Would you filter the listing below so that only lines with the word "buffers" remain?

───── Dataset records ─────

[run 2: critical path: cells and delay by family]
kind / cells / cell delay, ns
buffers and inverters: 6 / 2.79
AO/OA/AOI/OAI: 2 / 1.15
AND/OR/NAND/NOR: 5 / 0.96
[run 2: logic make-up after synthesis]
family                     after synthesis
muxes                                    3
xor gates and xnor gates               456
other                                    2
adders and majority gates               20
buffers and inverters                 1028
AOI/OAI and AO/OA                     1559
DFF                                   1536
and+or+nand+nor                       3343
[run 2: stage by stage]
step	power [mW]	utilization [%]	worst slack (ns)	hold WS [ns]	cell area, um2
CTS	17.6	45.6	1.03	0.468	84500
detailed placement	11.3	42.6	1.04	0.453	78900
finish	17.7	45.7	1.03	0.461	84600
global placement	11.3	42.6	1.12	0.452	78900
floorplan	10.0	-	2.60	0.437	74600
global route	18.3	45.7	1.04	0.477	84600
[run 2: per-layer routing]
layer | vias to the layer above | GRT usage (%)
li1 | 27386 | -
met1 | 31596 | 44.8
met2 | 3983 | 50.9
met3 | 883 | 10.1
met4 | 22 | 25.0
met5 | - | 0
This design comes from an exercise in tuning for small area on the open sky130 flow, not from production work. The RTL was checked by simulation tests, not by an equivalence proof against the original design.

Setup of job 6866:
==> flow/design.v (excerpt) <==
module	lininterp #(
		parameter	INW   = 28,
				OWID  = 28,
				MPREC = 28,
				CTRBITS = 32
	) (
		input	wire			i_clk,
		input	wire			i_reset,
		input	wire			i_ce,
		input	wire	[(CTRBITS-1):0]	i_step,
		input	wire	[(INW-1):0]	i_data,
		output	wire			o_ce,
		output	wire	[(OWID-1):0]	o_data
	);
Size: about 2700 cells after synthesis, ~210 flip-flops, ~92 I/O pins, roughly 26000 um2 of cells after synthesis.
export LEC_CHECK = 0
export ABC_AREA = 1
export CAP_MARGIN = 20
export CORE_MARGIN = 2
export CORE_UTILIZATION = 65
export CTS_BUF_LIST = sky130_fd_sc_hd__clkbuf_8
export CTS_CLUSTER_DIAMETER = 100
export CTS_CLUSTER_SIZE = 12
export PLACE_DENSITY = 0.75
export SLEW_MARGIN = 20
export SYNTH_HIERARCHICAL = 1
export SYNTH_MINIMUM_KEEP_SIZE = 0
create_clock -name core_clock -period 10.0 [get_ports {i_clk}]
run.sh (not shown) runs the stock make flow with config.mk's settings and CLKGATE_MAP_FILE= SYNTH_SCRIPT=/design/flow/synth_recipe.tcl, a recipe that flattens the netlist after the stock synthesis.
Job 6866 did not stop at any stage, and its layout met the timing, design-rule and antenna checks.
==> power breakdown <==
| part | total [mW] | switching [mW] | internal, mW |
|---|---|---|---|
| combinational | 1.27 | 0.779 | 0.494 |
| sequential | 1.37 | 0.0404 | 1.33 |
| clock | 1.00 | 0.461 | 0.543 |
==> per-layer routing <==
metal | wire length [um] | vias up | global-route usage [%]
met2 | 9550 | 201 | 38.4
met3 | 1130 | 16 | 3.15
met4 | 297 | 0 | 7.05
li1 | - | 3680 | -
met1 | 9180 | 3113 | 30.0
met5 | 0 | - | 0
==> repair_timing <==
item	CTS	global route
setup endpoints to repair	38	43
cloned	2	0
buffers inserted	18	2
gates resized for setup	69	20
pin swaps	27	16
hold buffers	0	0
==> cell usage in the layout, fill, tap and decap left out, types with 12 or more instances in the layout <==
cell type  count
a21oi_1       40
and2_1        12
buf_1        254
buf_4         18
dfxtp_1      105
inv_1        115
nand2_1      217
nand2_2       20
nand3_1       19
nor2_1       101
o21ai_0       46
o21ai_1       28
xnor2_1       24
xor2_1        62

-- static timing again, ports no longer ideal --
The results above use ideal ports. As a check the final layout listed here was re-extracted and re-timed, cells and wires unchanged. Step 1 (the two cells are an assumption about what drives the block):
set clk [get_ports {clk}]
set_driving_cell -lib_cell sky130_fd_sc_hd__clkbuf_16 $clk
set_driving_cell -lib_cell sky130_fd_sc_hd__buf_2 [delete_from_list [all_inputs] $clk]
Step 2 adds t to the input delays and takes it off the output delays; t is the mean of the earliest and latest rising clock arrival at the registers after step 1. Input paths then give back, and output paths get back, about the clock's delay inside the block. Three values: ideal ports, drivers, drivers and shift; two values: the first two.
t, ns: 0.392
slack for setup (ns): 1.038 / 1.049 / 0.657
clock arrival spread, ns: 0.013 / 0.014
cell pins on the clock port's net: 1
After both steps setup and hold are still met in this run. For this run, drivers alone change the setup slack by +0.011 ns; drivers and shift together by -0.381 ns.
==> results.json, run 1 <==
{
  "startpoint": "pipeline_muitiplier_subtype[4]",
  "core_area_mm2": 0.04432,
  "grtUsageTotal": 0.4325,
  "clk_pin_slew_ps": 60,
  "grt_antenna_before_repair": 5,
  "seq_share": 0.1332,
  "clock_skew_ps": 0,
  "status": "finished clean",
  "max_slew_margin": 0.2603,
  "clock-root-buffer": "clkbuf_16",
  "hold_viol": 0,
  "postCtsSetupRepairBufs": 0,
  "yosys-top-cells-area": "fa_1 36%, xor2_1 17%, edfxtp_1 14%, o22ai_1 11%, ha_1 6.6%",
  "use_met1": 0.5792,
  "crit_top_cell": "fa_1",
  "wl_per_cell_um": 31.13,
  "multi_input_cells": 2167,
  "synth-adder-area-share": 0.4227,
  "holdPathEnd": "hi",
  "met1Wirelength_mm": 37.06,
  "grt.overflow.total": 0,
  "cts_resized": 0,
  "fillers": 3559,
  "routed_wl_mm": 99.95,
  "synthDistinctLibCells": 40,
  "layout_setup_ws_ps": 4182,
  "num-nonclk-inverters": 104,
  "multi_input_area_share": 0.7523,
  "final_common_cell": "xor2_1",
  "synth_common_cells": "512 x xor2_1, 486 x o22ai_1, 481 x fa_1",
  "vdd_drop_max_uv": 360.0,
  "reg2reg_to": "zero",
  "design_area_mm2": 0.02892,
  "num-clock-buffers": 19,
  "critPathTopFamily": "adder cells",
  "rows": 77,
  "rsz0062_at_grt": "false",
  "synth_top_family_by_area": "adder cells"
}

─────

**Response**.
buffers and inverters: 6 / 2.79
buffers and inverters                 1028
buffers inserted	18	2
hold buffers	0	0
  "num-clock-buffers": 19,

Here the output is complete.